Happy Halloween!
Three brothers set out on the road one day to find their individual fortunes in life. They came to a three-way fork in the road.
The oldest said, "Well, here's where we shall part. Each of us will take one of these roads. Let's meet up here in three years from today. We'll then see how far each of us has gone in life."
It was agreed and they went their separate ways.
The oldest brother walked and walked and followed the path up into Hairy Mountain. By now he was weak with thirst. Up ahead was a farmhouse, and outside the house was a lovely young woman preparing hot food over a fire.
"Da Sao, could I please trouble you for a drink of water?" he asked her.
"Certainly."
She plunged a sieve into a tub of water and then took it out, handing it to him so he could drink from it. He drank what he could, thanked her, and was on his way.
Hmm . . . he thought. I didn't have much to drink, but what I did drink has truly refreshed me.
On and on he walked. It wasn't before too long that he suddenly came down with a terrible stomachache. He doubled over and grabbed his stomach from the excruciating pain.
"Young man," a voice from nearby said, "what is troubling you?"
He looked up. An old farmer was standing nearby. He told the man about the farmhouse and the young woman and how he had drunk water from her sieve.
"Oh, young man! What were you thinking? Drinking water from a . . . sieve? Of all things! Who drinks water from a sieve? That's just courting trouble!" The old man shook his head. "Listen. I can definitely relieve you of your stomachache and cure you. Would you like that?"
"Yes, please, sir!" said the young man.
"Very well. You must come with me. For me to help you, you must agree to one thing."
"Yes, yes, oh, yes, please . . . whatever it is!"

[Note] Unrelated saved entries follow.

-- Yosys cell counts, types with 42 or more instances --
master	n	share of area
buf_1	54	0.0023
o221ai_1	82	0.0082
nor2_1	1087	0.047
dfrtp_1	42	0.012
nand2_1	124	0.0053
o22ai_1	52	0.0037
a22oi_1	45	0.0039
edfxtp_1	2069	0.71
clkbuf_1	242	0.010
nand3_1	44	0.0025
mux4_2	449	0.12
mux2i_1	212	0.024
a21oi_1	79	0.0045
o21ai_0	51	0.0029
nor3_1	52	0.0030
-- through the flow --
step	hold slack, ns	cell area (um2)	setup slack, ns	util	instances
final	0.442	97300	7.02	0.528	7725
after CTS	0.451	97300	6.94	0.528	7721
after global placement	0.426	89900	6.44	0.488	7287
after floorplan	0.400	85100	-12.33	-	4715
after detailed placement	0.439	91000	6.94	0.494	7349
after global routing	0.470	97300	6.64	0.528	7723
[config.mk]
export PLATFORM = sky130hd
export DESIGN_NAME = linear_interp_resampler
export DESIGN_NICKNAME = d
export VERILOG_FILES = /design/src/rtl/lir_pkg.sv /design/src/rtl/linear_interp_resampler.sv /design/src/rtl/lir_regs.sv /design/src/rtl/lir_ctrl.sv /design/src/rtl/lir_dpath.sv
export SDC_FILE = /design/constraint.sdc
export NUM_CORES = 2
export LEC_CHECK = 0
export BUFFER_PORTS_ARGS = -buffer_cell sky130_fd_sc_hd__buf_2
export CORE_MARGIN = 4
export CORE_UTILIZATION = 40
export CTS_CLUSTER_DIAMETER = 50
export DETAILED_ROUTE_END_ITERATION = 16
export GPL_ROUTABILITY_DRIVEN = 0
export PLACE_DENSITY = 0.55
export RECOVER_POWER = 100
export SYNTH_ARGS = -nofsm -noshare
export SYNTH_HDL_FRONTEND = slang
export SYNTH_HIERARCHICAL = 1
export SYNTH_SLANG_ARGS = --single-unit
[constraint.sdc]
create_clock -name clk_i -period 8.36 [get_ports clk_i]
set_input_delay 0.836 -clock clk_i [delete_from_list [all_inputs] [get_ports clk_i]]
set_output_delay 0.836 -clock clk_i [all_outputs]
set_load 0.02 [all_outputs]
$ cat config.mk
export PLATFORM = sky130hd
export DESIGN_NAME = ternary_pair_packer_with_na_runs_core
export DESIGN_NICKNAME = d
export VERILOG_FILES = /design/src/sv/tpp_pkg.sv /design/src/sv/tpp_step.sv /design/src/sv/tpp_outq.sv /design/src/sv/ternary_pair_packer_with_na_runs_core.sv
export VERILOG_INCLUDE_DIRS = /design/src /design/src/sv
export SDC_FILE = /design/constraint.sdc
export NUM_CORES = 1
export LEC_CHECK = 0
export BUFFER_PORTS_ARGS = -buffer_cell sky130_fd_sc_hd__buf_4
export CAP_MARGIN = 20
export CORE_MARGIN = 5
export CORE_UTILIZATION = 40
export CTS_CLUSTER_DIAMETER = 200
export DETAILED_ROUTE_END_ITERATION = 12
export GPL_TIMING_DRIVEN = 0
export PLACE_DENSITY = 0.64
export SLEW_MARGIN = 20
export SYNTH_ARGS = -nofsm -noshare
export SYNTH_HDL_FRONTEND = slang
export SYNTH_SLANG_ARGS = --single-unit
$ cat constraint.sdc
create_clock -name clk -period 5.6 [get_ports clk]
set_clock_uncertainty 0.2 [all_clocks]
set_input_delay 0.28 -clock clk [delete_from_list [all_inputs] [get_ports clk]]
set_output_delay 0.28 -clock clk [all_outputs]
set_load 0.02 [all_outputs]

"You must swear to marry my daughter who has never married before. Do you agree to become my son-in-law?"
"Yes, fine!"
"Good. Now, come with me . . . "
The young man, though absorbed with pain, slowly followed the old man. To his surprise, the old man led back to the very farmhouse where the young woman, now revealed to be his daughter, had given him water from a sieve!
And now he was to marry her . . . Well, an oath is an oath. The old fellow had him over a barrel, and, seeing as how he was bent over, holding his gut in sheer agony, the young man could not do a whole lot about it. He needed relief, and he needed it now!

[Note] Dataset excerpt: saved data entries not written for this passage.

==> src/rtl/core/i2c_master_byte_engine_core_macros.svh <==
// ----------------------------------------------------------------------------
// I2C master byte engine assertion macros
// Shared concurrent assertion forms, clocked on clk, off during reset.
// ----------------------------------------------------------------------------
`ifndef I2C_MASTER_BYTE_ENGINE_CORE_MACROS_SVH
`define I2C_MASTER_BYTE_ENGINE_CORE_MACROS_SVH

// same-cycle implication
`define I2CM_ASSERT_IMPL(lbl, ante, cons) \
	lbl: assert property (@(posedge clk) disable iff (!arst_n) (ante) |-> (cons)) \
		else $error("i2cm assertion failed");

// next-cycle implication
`define I2CM_ASSERT_NEXT(lbl, ante, cons) \
	lbl: assert property (@(posedge clk) disable iff (!arst_n) (ante) |=> (cons)) \
		else $error("i2cm assertion failed");

`endif

==> src/rtl/core/i2cm_pkg.sv <==
// ----------------------------------------------------------------------------
// i2cm_pkg
// Types and constants shared by the I2C master byte engine.
// ----------------------------------------------------------------------------
package i2cm_pkg;

	typedef enum logic [2:0] {
		CMD_NONE  = 3'd0,
		CMD_START = 3'd1,
		CMD_STOP  = 3'd2,
		CMD_SEND  = 3'd3,
		CMD_RECV  = 3'd4
	} cmd_t;

	localparam logic [15:0] HALF_PERIOD_RST = 16'd5;

	// send sequence: 8 bits x (sda, scl up, scl down), then ack slot
	localparam logic [5:0] SEND_BIT_END = 6'd24;
	localparam logic [5:0] SEND_ACK_SDA = 6'd24;
	localparam logic [5:0] SEND_ACK_UP  = 6'd25;
	localparam logic [5:0] SEND_ACK_DN  = 6'd26;

	// receive sequence: 8 bits x (scl up, scl down), then ack slot
	localparam logic [5:0] RECV_BIT_END = 6'd16;
	localparam logic [5:0] RECV_ACK_SDA = 6'd16;
	localparam logic [5:0] RECV_ACK_UP  = 6'd17;
	localparam logic [5:0] RECV_ACK_DN  = 6'd18;
	localparam logic [5:0] RECV_REL_SDA = 6'd19;

	typedef struct packed {
		cmd_t        cmd;
		logic [5:0]  phase;
		logic [15:0] wait_cnt;
		logic        stretch;
		logic [7:0]  shift;
		logic        sda_drv;
		logic        scl_drv;
		logic        ack;
		logic        ack_give;
		logic [7:0]  rx_hold;
	} eng_st_t;

	typedef struct packed {
		logic       sda_pull_low;
		logic       scl_pull_low;
		logic       busy_res;
		logic       done_res;
		logic [7:0] rx_byte;
		logic       ack_seen;
	} eng_res_t;

	// remainder mod 3 of a 5-bit value, one bit per step
	function automatic logic [1:0] mod3(input logic [4:0] v);
		logic [2:0] t;
		logic [1:0] r;
		r = 2'd0;
		for (int i = 4; i >= 0; i--) begin
			t = {r, v[i]};
			r = (t >= 3'd3) ? 2'(t - 3'd3) : t[1:0];
		end
		return r;
	endfunction

endpackage

==> src/rtl/core/i2cm_step.sv <==
// ----------------------------------------------------------------------------
// i2cm_step
// One tick of the bus sequencer: next engine state and the tick's result.
// ----------------------------------------------------------------------------
module i2cm_step (
	input  i2cm_pkg::eng_st_t  st,
	input  logic [2:0]         func,
	input  logic [7:0]         tx_byte,
	input  logic               give_ack,
	input  logic               sda_level,
	input  logic               scl_level,
	input  logic [15:0]        half_period,
	output i2cm_pkg::eng_st_t  st_nxt,
	output i2cm_pkg::eng_res_t res
);

	logic       go;
	logic       done;
	logic [5:0] p;
	logic [1:0] k;

	always_comb begin
		st_nxt = st;
		go     = 1'b0;
		done   = 1'b0;

		// wait / stretch / launch
		if (st.cmd == i2cm_pkg::CMD_NONE) begin
			if (func inside {i2cm_pkg::CMD_START, i2cm_pkg::CMD_STOP,
					i2cm_pkg::CMD_SEND, i2cm_pkg::CMD_RECV}) begin
				st_nxt.cmd      = i2cm_pkg::cmd_t'(func);
				st_nxt.phase    = '0;
				st_nxt.wait_cnt = '0;
				st_nxt.stretch  = 1'b0;
				st_nxt.shift    = (func == i2cm_pkg::CMD_SEND) ? tx_byte : 8'd0;
				if (func == i2cm_pkg::CMD_RECV) begin
					st_nxt.ack_give = give_ack;
				end
				go = 1'b1;
			end
		end else if (st.wait_cnt != 16'd0) begin
			st_nxt.wait_cnt = st.wait_cnt - 16'd1;
		end else if (st.stretch) begin
			if (scl_level) begin
				st_nxt.stretch = 1'b0;
				go             = 1'b1;
			end
		end else begin
			go = 1'b1;
		end

		p = st_nxt.phase;
		k = i2cm_pkg::mod3(p[4:0]);

		if (go) begin
			st_nxt.phase = p + 6'd1;
			case (st_nxt.cmd)
				i2cm_pkg::CMD_START: begin
					case (p)
						6'd0: begin st_nxt.sda_drv = 1'b0; st_nxt.wait_cnt = half_period; end
						6'd1: begin
							st_nxt.scl_drv = 1'b0; st_nxt.stretch = 1'b1;
							st_nxt.wait_cnt = half_period;
						end
						6'd2: begin st_nxt.sda_drv = 1'b1; st_nxt.wait_cnt = half_period; end
						6'd3: begin
							st_nxt.scl_drv = 1'b1; st_nxt.stretch = 1'b0;
							st_nxt.wait_cnt = half_period;
						end
						default: done = 1'b1;
					endcase
				end
				i2cm_pkg::CMD_STOP: begin
					case (p)
						6'd0: begin st_nxt.sda_drv = 1'b1; st_nxt.wait_cnt = half_period; end
						6'd1: begin
							st_nxt.scl_drv = 1'b0; st_nxt.stretch = 1'b1;
							st_nxt.wait_cnt = half_period;
						end
						6'd2: begin st_nxt.sda_drv = 1'b0; st_nxt.wait_cnt = half_period; end
						default: done = 1'b1;
					endcase
				end
				i2cm_pkg::CMD_SEND: begin
					st_nxt.wait_cnt = half_period;
					if (p < i2cm_pkg::SEND_BIT_END) begin
						if (k == 2'd0) begin
							st_nxt.sda_drv = ~st_nxt.shift[7];
						end else if (k == 2'd1) begin
							st_nxt.scl_drv = 1'b0;
							st_nxt.stretch = 1'b1;
						end else begin
							st_nxt.shift   = {st_nxt.shift[6:0], 1'b0};
							st_nxt.scl_drv = 1'b1;
							st_nxt.stretch = 1'b0;
						end
					end else if (p == i2cm_pkg::SEND_ACK_SDA) begin
						st_nxt.sda_drv = 1'b0;
					end else if (p == i2cm_pkg::SEND_ACK_UP) begin
						st_nxt.scl_drv = 1'b0;
						st_nxt.stretch = 1'b1;
					end else if (p == i2cm_pkg::SEND_ACK_DN) begin
						st_nxt.ack     = ~sda_level;
						st_nxt.scl_drv = 1'b1;
						st_nxt.stretch = 1'b0;
					end else begin
						st_nxt.wait_cnt = st.wait_cnt;
						done            = 1'b1;
					end
				end
				i2cm_pkg::CMD_RECV: begin
					st_nxt.wait_cnt = half_period;
					if (p < i2cm_pkg::RECV_BIT_END) begin
						if (!p[0]) begin
							st_nxt.scl_drv = 1'b0;
							st_nxt.stretch = 1'b1;
						end else begin
							st_nxt.shift   = {st_nxt.shift[6:0], sda_level};
							st_nxt.scl_drv = 1'b1;
							st_nxt.stretch = 1'b0;
						end
					end else if (p == i2cm_pkg::RECV_ACK_SDA) begin
						st_nxt.sda_drv = st_nxt.ack_give;
					end else if (p == i2cm_pkg::RECV_ACK_UP) begin
						st_nxt.scl_drv = 1'b0;
						st_nxt.stretch = 1'b1;
					end else if (p == i2cm_pkg::RECV_ACK_DN) begin
						st_nxt.scl_drv = 1'b1;
						st_nxt.stretch = 1'b0;
					end else if (p == i2cm_pkg::RECV_REL_SDA) begin
						st_nxt.sda_drv = 1'b0;
					end else begin
						st_nxt.wait_cnt = st.wait_cnt;
						st_nxt.rx_hold  = st_nxt.shift;
						done            = 1'b1;
					end
				end
				default: done = 1'b1;
			endcase

			if (done) begin
				st_nxt.cmd   = i2cm_pkg::CMD_NONE;
				st_nxt.phase = '0;
			end
		end

		res.sda_pull_low = st_nxt.sda_drv;
		res.scl_pull_low = st_nxt.scl_drv;
		res.busy_res     = (st_nxt.cmd != i2cm_pkg::CMD_NONE);
		res.done_res     = done;
		res.rx_byte      = st_nxt.rx_hold;
		res.ack_seen     = st_nxt.ack;
	end

endmodule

And so he was married to the young woman on the spot. The old man, now his father-in-law, indeed then cured him of his severe bellyache.
The newlywed couple spent their first night sleeping on a kang, a brick bed heated by coal and wood found in colder Chinese regions.
All through the night, he perceived a deep abyss separating him and his wife, preventing him from inching closer to her. He looked down and saw nothing but the space of an endless darkness between them.
Imagination? Nerves? Dream? He couldn't fathom what was happening.
Gradually, he drifted off to an uneasy, restless sleep.
The next day, the father-in-law said, "Now that you and my daughter are married, some family members and friends will want to come over to celebrate, so we need to get ready. I'll need you to go farther up the mountain and bring back some firewood. Tomorrow, our guests will begin arriving."
The young man went up the mountain. Not long after he had arrived in an area where he could easily chop and collect wood, the sky turned dark and inky. Thunder and lightning shook the mountain, and a huge torrential rain soon followed.
He scurried for cover.
Up ahead was the mouth of a cave. He dashed in only to discover it was inhabited by a very old woman, who greeted and welcomed him. He told her his story.
"Oh, my dear," she said, shaking her head, "you're actually married to someone living on this accursed mountain. There are no good, decent mortals living on this mountain, only demons! And you've gone ahead and married the daughter of one, a spider shapeshifter. Your wife is one herself, too! Her father has already enabled her to eat ninety-nine young male travelers before you came along. You're supposed to be the one hundredth!
"If you hadn't been such a good-looking youth, you'd have been eaten last night. She clearly spared you for that reason. You can be sure that your father-in-law is enraged with your wife for sparing you last night. That's why he had you come up here looking for firewood so he could give his daughter time to conjure up a sudden storm and so you could somehow get yourself killed up here by a falling tree, rolling boulder, whatever . . . "
The young man was now scared out of his wits.